Он пролистал еще пару страниц и остановился на другом рекламном развороте. Здесь предлагали офисы в «Школково». Особые условия для инновационных компаний.

– Еще вопросы остались?

– Я, может, идиот…

– Это скорее всего, – согласился журналист.

– Ты хочешь сказать, что вы не копаете под рекламодателей? – уточнил я, предвидя ответ.

– Разумеется, Егор, разумеется. Ты вообще в курсе, что в стране экономический кризис? А в медиабизнесе этот кризис в десять раз жестче, чем во всех других отраслях. Принесешь ли ты нам рекламных бюджетов, если мы защитим твою бабу? – усмехнулся он. – Нет. Без обид, парень?

Какие уж тут обиды.

– Но ведь вы же еще и деньги за подписку берете? С читателей! Не должны ли вы им за это правду?

– Когда ты последний раз платил за подписку на газету, журнал или сайт? – огрызнулся вопросом он.

– Пожалуй, никогда со времен «Пионерской правды», – помедлив, признался я.

– Ну и остальные так же. Никто не хочет платить, чтобы читать новости. Но деньги-то нужны! На наш офис, на мою зарплату, на этот компьютер, в конце концов. Заказчик – тот, кто платит. И это не ты. И не другие читатели.

– Но ведь вам же нужна аудитория, чтобы продавать ее этому самому заказчику? – почти безнадежно возразил я. – А для этого тебе нужен материал, который взволнует и привлечет эту самую аудиторию.

– Ха! – усмехнулся он мне в лицо. – Аудиторию гораздо больше взволнует новость с заголовком «От неандертальцев мы унаследовали шизофрению». И заметь, она не связана ни с какими рисками.

Я был обескуражен.

– Но ведь речь идет о судьбе человека, молодой женщины, – достал я последний, одновременно самый слабый и самый сильный аргумент.

– От исчезновения одной-единственной женщины в мире не изменится ничего, – парировал журналист, вставая и заканчивая разговор.

– Да, – согласился я. – Ничего, кроме жизни одного мужчины.

Флора. Сад снова преображается

Безумие, глупость, детские фантазии… Так я вначале отмахнулась от странной затеи, на которую натолкнули меня ботанические атласы. Но потом подумала о ней еще разок. И еще. Жизнь идеи подобна прокладыванию тропы в густой высокой траве. Сначала тропы вовсе нет, но если несколько раз пройтись по одному и тому же месту, она появляется.

Детскую площадку на участке мне сделать, конечно, не позволили. Но в остальном никто особенно не интересовался, что же я там сажаю, пересаживаю, высеваю и выкорчевываю. Марина почти потеряла ко мне интерес. Только иногда приходила проведать, но, по-моему, скорее с естественно-научным интересом натуралиста: как, мол, себя чувствует эта бесстыжая девка, которая спит с моим мужем и у которой скоро отнимут ребенка?

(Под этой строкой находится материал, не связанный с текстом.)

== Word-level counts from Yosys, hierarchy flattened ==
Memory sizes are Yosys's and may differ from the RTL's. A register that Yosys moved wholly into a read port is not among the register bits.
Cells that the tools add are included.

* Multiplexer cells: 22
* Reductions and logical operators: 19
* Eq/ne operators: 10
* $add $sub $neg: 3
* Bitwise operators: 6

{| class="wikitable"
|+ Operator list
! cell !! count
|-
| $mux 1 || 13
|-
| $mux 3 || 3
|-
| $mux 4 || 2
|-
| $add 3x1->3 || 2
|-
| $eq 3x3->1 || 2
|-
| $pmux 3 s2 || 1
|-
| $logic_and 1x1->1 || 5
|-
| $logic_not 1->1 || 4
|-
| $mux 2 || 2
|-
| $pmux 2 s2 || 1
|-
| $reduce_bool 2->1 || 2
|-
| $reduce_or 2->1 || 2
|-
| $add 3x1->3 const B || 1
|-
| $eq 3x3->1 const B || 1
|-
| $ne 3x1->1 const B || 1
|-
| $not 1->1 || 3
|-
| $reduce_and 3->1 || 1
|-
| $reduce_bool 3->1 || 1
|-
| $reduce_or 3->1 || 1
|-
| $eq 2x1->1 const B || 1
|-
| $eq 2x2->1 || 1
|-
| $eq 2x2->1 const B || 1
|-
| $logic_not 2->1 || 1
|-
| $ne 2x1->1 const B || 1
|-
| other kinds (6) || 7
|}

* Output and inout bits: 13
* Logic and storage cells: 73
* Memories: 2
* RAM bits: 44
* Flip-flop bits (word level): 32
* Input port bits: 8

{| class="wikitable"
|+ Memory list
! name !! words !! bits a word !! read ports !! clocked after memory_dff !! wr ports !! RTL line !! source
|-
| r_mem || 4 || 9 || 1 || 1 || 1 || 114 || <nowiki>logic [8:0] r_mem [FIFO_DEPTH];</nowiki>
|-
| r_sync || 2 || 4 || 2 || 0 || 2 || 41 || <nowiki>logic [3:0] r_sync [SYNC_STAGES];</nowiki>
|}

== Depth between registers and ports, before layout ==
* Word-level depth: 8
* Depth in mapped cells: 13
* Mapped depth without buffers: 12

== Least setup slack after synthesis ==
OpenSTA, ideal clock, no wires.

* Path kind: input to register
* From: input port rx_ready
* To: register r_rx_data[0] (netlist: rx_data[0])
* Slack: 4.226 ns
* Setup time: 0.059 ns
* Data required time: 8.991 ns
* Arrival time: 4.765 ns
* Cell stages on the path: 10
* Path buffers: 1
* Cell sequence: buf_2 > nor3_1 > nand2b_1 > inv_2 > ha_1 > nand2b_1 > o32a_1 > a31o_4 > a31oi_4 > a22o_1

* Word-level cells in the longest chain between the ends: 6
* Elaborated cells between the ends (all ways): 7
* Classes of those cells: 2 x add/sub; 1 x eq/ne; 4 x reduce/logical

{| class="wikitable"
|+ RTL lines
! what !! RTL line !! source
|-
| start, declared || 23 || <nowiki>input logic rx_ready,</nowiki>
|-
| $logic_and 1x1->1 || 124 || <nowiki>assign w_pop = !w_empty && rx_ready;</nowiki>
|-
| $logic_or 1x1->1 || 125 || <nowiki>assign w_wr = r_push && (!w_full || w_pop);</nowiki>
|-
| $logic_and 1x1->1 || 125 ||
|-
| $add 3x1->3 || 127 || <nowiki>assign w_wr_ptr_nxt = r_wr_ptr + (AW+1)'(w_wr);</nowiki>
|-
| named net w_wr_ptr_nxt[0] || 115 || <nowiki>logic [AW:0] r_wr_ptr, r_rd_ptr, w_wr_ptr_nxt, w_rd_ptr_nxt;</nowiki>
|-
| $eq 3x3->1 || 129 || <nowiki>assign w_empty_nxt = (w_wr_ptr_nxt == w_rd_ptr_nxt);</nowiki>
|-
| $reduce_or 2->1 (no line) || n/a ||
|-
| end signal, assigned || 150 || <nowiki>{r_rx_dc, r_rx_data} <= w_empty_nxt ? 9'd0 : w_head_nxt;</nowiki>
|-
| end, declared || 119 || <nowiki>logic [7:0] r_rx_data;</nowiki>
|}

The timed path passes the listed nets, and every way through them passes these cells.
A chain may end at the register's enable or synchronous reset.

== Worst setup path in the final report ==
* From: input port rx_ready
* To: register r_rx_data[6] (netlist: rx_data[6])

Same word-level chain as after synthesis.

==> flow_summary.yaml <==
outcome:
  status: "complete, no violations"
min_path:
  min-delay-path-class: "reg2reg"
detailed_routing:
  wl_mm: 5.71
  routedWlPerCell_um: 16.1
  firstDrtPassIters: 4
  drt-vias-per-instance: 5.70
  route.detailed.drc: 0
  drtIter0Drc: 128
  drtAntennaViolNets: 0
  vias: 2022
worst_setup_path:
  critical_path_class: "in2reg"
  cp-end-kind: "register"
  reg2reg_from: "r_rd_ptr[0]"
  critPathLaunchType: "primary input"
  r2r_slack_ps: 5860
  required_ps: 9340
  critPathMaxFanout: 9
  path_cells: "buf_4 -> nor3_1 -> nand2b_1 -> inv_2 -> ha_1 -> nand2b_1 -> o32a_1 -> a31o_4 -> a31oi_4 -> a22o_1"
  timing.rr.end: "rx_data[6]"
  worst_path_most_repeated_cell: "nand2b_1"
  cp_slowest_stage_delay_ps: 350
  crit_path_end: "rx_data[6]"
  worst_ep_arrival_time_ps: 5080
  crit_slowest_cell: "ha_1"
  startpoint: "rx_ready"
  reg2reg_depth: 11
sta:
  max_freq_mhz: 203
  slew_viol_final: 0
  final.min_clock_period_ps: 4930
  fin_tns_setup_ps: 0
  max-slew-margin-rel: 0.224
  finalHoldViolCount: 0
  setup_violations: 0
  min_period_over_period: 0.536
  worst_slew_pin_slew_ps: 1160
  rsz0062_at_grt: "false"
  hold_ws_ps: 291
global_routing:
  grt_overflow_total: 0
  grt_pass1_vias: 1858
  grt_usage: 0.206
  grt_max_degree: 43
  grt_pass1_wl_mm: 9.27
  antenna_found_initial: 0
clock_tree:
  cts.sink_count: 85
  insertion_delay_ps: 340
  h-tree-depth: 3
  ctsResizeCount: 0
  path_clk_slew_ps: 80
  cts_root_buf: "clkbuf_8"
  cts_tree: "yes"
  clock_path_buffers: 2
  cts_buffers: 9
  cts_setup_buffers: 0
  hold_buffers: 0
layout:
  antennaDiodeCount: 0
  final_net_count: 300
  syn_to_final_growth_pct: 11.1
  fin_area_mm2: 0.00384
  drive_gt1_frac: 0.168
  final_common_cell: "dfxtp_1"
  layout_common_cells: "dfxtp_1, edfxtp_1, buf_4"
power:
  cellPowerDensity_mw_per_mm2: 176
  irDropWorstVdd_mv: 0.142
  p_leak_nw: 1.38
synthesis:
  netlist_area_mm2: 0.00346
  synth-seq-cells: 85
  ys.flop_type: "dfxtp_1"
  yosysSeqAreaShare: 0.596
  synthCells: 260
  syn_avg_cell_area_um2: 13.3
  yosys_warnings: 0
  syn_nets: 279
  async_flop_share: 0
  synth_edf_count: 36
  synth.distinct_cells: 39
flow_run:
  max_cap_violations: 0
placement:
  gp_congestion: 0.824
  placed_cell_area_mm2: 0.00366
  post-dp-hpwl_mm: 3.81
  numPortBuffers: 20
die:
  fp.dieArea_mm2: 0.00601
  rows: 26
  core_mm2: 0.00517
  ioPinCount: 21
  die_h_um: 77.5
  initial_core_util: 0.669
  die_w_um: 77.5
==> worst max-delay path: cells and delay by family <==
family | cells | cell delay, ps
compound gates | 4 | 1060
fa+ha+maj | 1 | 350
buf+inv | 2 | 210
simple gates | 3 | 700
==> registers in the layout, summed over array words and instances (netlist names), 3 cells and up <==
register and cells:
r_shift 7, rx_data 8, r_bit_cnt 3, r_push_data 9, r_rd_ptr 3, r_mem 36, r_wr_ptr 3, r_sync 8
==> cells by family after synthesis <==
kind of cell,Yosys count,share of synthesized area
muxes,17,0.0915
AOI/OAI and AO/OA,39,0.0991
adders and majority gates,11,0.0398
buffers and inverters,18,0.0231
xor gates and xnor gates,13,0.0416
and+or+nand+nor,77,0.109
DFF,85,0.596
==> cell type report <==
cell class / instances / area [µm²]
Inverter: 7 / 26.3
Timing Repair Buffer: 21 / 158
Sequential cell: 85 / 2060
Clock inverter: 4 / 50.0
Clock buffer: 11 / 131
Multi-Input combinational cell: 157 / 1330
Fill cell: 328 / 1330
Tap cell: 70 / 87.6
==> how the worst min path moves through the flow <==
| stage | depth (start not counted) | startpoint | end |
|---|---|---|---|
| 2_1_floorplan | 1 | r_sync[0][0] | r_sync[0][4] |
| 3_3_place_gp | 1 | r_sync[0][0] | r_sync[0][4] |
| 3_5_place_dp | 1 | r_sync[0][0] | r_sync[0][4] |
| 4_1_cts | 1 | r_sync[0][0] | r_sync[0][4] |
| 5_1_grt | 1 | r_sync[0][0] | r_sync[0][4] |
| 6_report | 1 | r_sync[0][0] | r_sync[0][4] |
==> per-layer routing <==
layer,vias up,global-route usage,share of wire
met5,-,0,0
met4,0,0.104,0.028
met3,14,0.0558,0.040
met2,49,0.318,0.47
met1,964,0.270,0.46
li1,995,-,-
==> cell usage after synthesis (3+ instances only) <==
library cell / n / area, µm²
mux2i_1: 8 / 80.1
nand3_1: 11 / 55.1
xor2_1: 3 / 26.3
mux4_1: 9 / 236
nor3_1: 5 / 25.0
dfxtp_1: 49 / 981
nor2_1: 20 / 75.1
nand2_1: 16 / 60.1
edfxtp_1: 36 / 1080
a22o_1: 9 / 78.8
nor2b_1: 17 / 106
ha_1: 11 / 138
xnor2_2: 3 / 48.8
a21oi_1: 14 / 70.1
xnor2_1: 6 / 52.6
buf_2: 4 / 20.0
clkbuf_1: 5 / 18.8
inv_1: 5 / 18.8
$ cat config.mk
export PLATFORM = sky130hd
export DESIGN_NAME = gsram_scan
export DESIGN_NICKNAME = d
export VERILOG_FILES = /design/src/rtl/gsram_scan.sv
export SDC_FILE = /design/constraint.sdc
export NUM_CORES = 2
export LEC_CHECK = 0
export ABC_AREA = 1
export ABC_CLOCK_PERIOD_IN_PS = 3800
export CAP_MARGIN = 30
export CORE_MARGIN = 1.5
export CORE_UTILIZATION = 30
export CTS_BUF_LIST = sky130_fd_sc_hd__clkbuf_8
export CTS_CLUSTER_SIZE = 16
export DETAILED_ROUTE_END_ITERATION = 8
export PLACE_DENSITY = 0.42
export SLEW_MARGIN = 15
export SYNTH_ARGS = -nofsm -noshare
export SYNTH_HDL_FRONTEND = slang
export SYNTH_SLANG_ARGS = --single-unit
$ cat constraint.sdc
create_clock -name clk -period 3.8 [get_ports clk]
set_input_delay 0.76 -clock clk [delete_from_list [all_inputs] [get_ports clk]]
set_output_delay 0.76 -clock clk [all_outputs]
set_load 0.02 [all_outputs]
===== src/rtl/nibble_serializer.sv =====
`default_nettype none
//==============================================================================
// Module      : nibble_serializer
// Description : Accepts a WORD_W-bit word over a valid/ready handshake and
//               emits it as WORD_W/NIB_W nibbles, least-significant nibble
//               first, one per accepted output beat. A new word can be
//               accepted in the same cycle the final nibble of the current
//               word handshakes, so back-to-back words stream with no bubble.
// Revision    : 1.0 - initial release
//------------------------------------------------------------------------------
// Parameters
//   WORD_W     input word width (integer multiple of NIB_W, >= 2*NIB_W)
//   NIB_W      output nibble width
// Ports
//   clk        in   rising-edge clock
//   rst_n      in   synchronous active-low reset
//   in_valid   in   upstream word valid
//   in_ready   out  block can accept a word this cycle
//   in_data    in   word to serialise, sampled only on the input handshake
//   out_valid  out  out_data holds a valid nibble
//   out_ready  in   downstream accepts the nibble
//   out_data   out  current nibble (0 when no word is held)
//   out_last   out  current nibble is the final nibble of its word
//   out_par    out  even parity of out_data (only when NIBSER_PARITY_EN)
//   busy       out  a word is held
// Configuration
//   NIBSER_PARITY_EN  defined: adds the out_par port.
//==============================================================================
module nibble_serializer #(
   parameter int WORD_W = 16,
   parameter int NIB_W  = 4
) (
   input  logic              clk,
   input  logic              rst_n,
   input  logic              in_valid,
   output logic              in_ready,
   input  logic [WORD_W-1:0] in_data,
   output logic              out_valid,
   input  logic              out_ready,
   output logic [NIB_W-1:0]  out_data,
   output logic              out_last,
`ifdef NIBSER_PARITY_EN
   output logic              out_par,
`endif
   output logic              busy
);

   localparam int                c_n        = WORD_W / NIB_W;
   localparam int                c_cnt_w    = $clog2(c_n);
   localparam logic [c_cnt_w-1:0] c_last_cnt = c_cnt_w'(c_n - 1);

   typedef enum logic [0:0] {
      S_IDLE  = 1'b0,
      S_SHIFT = 1'b1
   } state_t;

   state_t              state_q, state_d;
   logic [WORD_W-1:0]   shreg_q, shreg_d;
   logic [c_cnt_w-1:0]  cnt_q,   cnt_d;

   logic                held;
   logic                at_last;
   logic                in_hs;
   logic                out_hs;

   // Outputs are forced quiet whenever reset is asserted, so nothing from an
   // interrupted word is visible even in the cycle reset is first applied.
   assign held      = rst_n & (state_q == S_SHIFT);
   assign at_last   = (cnt_q == c_last_cnt);

   assign out_valid = held;
   assign busy      = held;
   assign out_data  = held ? shreg_q[NIB_W-1:0] : '0;
   assign out_last  = held & at_last;

   assign out_hs    = out_valid & out_ready;
   // Ready either when empty or when the final nibble leaves this cycle.
   assign in_ready  = rst_n & ((state_q == S_IDLE) | (out_hs & at_last));
   assign in_hs     = in_valid & in_ready;

`ifdef NIBSER_PARITY_EN
   assign out_par   = ^out_data;
`endif

   always_comb begin
      state_d = state_q;
      shreg_d = shreg_q;
      cnt_d   = cnt_q;
      case (state_q)
         S_IDLE: begin
            if (in_hs) begin
               shreg_d = in_data;
               cnt_d   = '0;
               state_d = S_SHIFT;
            end
         end
         S_SHIFT: begin
            if (out_hs) begin
               if (!at_last) begin
                  shreg_d = shreg_q >> NIB_W;
                  cnt_d   = cnt_q + c_cnt_w'(1);
               end else if (in_hs) begin
                  // Reload in the drain cycle: next word starts without a gap.
                  shreg_d = in_data;
                  cnt_d   = '0;
               end else begin
                  cnt_d   = '0;
                  state_d = S_IDLE;
               end
            end
         end
         default: begin
            state_d = S_IDLE;
            cnt_d   = '0;
         end
      endcase
   end

   always_ff @(posedge clk) begin
      if (!rst_n) begin
         state_q <= S_IDLE;
         shreg_q <= '0;
         cnt_q   <= '0;
      end else begin
         state_q <= state_d;
         shreg_q <= shreg_d;
         cnt_q   <= cnt_d;
      end
   end

endmodule
`default_nettype wire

Сын постоянно сидел либо в кенгурушке, либо в слинге. Я не убивалась в бесконечных рыданиях, прилепившись к младенцу, а очень активно взялась за сад – решительно и дерзко. Для начала в моем цветочном дневнике появился рисунок ладанника.





По моим указаниям все клумбы перекопали, готовя их для новых жильцов – песок, щебень, легкая почва. Беспощадно расправились с тенистыми уголками. Солнце! Пусть будет больше солнца! И ветра! Да здравствуют сквозняки.